__Work task__: From the line that contains "wire inC = state[1];" to the last line of the entries, set down each line exactly as written, both ends included, with nothing else.
━━━━━━━━━━
From an optimization exercise on the open Yosys and OpenROAD flow, aimed at small area; shortcuts taken in it are not production practice. Where RTL was checked, it was by simulation tests only, not by an equivalence proof against the original. Power is estimated from default activity; no workload was simulated.

Setup of the baseline:
## calc
module calc(clk, rst, validIn, dataIn, dataOut);
input clk, rst, validIn;
input  [15:0] dataIn;
output reg [15:0] dataOut;
reg [1:0] state;
reg [15:0] num1;
wire inA = ~state[1] & ~state[0];
wire inB = state[0];
wire inC = state[1];
wire opAdd = dataOut[0];
wire isOp  = (dataIn[15:2] == 14'd0);
wire selSq  = inB & ~dataIn[0];
wire selMul = inC & ~opAdd;
wire [15:0] mb;
assign mb[0] = (selSq & num1[0]) | (selMul & dataIn[0]) | (inC & opAdd) | (inB & dataIn[0]);
assign mb[15:1] = ({15{selSq}} & num1[15:1]) | ({15{selMul}} & dataIn[15:1]);
wire injHi = inC & opAdd;
wire injLo = inB | (inC & opAdd);
wire [15:0] prod;
    wire pp_0_0 = ~(num1[0] & mb[0]);
    wire pp_1_0 = ~(num1[1] & mb[0]);
    wire pp_2_0 = ~(num1[2] & mb[0]);
    wire pp_3_0 = ~(num1[3] & mb[0]);
    wire pp_4_0 = ~(num1[4] & mb[0]);
    wire pp_5_0 = ~(num1[5] & mb[0]);
    wire pp_6_0 = ~(num1[6] & mb[0]);
    wire pp_7_0 = ~(num1[7] & mb[0]);
    wire pp_8_0 = ~(num1[8] & mb[0]);
  ...
For scale: ~470 cells after synthesis, ~34 flip-flops, roughly 35 I/O pins.
export LEC_CHECK = 0
export CAP_MARGIN = 20
export CORE_MARGIN = 2
export CORE_UTILIZATION = 40
export SLEW_MARGIN = 20
export SYNTH_HIERARCHICAL = 1
create_clock -name core_clock -period 8.0 [get_ports {clk}]
run.sh (not shown) runs the stock make flow with config.mk's settings and CLKGATE_MAP_FILE= SYNTH_SCRIPT=/design/flow/synth_recipe.tcl, a recipe that flattens the netlist after the stock synthesis.
The baseline went all the way through the flow, and no timing, DRC or antenna check failed.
━━━━━━━━━━
__Answer space__:
wire inC = state[1];
wire opAdd = dataOut[0];
wire isOp  = (dataIn[15:2] == 14'd0);
wire selSq  = inB & ~dataIn[0];
wire selMul = inC & ~opAdd;
wire [15:0] mb;
assign mb[0] = (selSq & num1[0]) | (selMul & dataIn[0]) | (inC & opAdd) | (inB & dataIn[0]);
assign mb[15:1] = ({15{selSq}} & num1[15:1]) | ({15{selMul}} & dataIn[15:1]);
wire injHi = inC & opAdd;
wire injLo = inB | (inC & opAdd);
wire [15:0] prod;
    wire pp_0_0 = ~(num1[0] & mb[0]);
    wire pp_1_0 = ~(num1[1] & mb[0]);
    wire pp_2_0 = ~(num1[2] & mb[0]);
    wire pp_3_0 = ~(num1[3] & mb[0]);
    wire pp_4_0 = ~(num1[4] & mb[0]);
    wire pp_5_0 = ~(num1[5] & mb[0]);
    wire pp_6_0 = ~(num1[6] & mb[0]);
    wire pp_7_0 = ~(num1[7] & mb[0]);
    wire pp_8_0 = ~(num1[8] & mb[0]);
  ...
For scale: ~470 cells after synthesis, ~34 flip-flops, roughly 35 I/O pins.
export LEC_CHECK = 0
export CAP_MARGIN = 20
export CORE_MARGIN = 2
export CORE_UTILIZATION = 40
export SLEW_MARGIN = 20
export SYNTH_HIERARCHICAL = 1
create_clock -name core_clock -period 8.0 [get_ports {clk}]
run.sh (not shown) runs the stock make flow with config.mk's settings and CLKGATE_MAP_FILE= SYNTH_SCRIPT=/design/flow/synth_recipe.tcl, a recipe that flattens the netlist after the stock synthesis.
The baseline went all the way through the flow, and no timing, DRC or antenna check failed.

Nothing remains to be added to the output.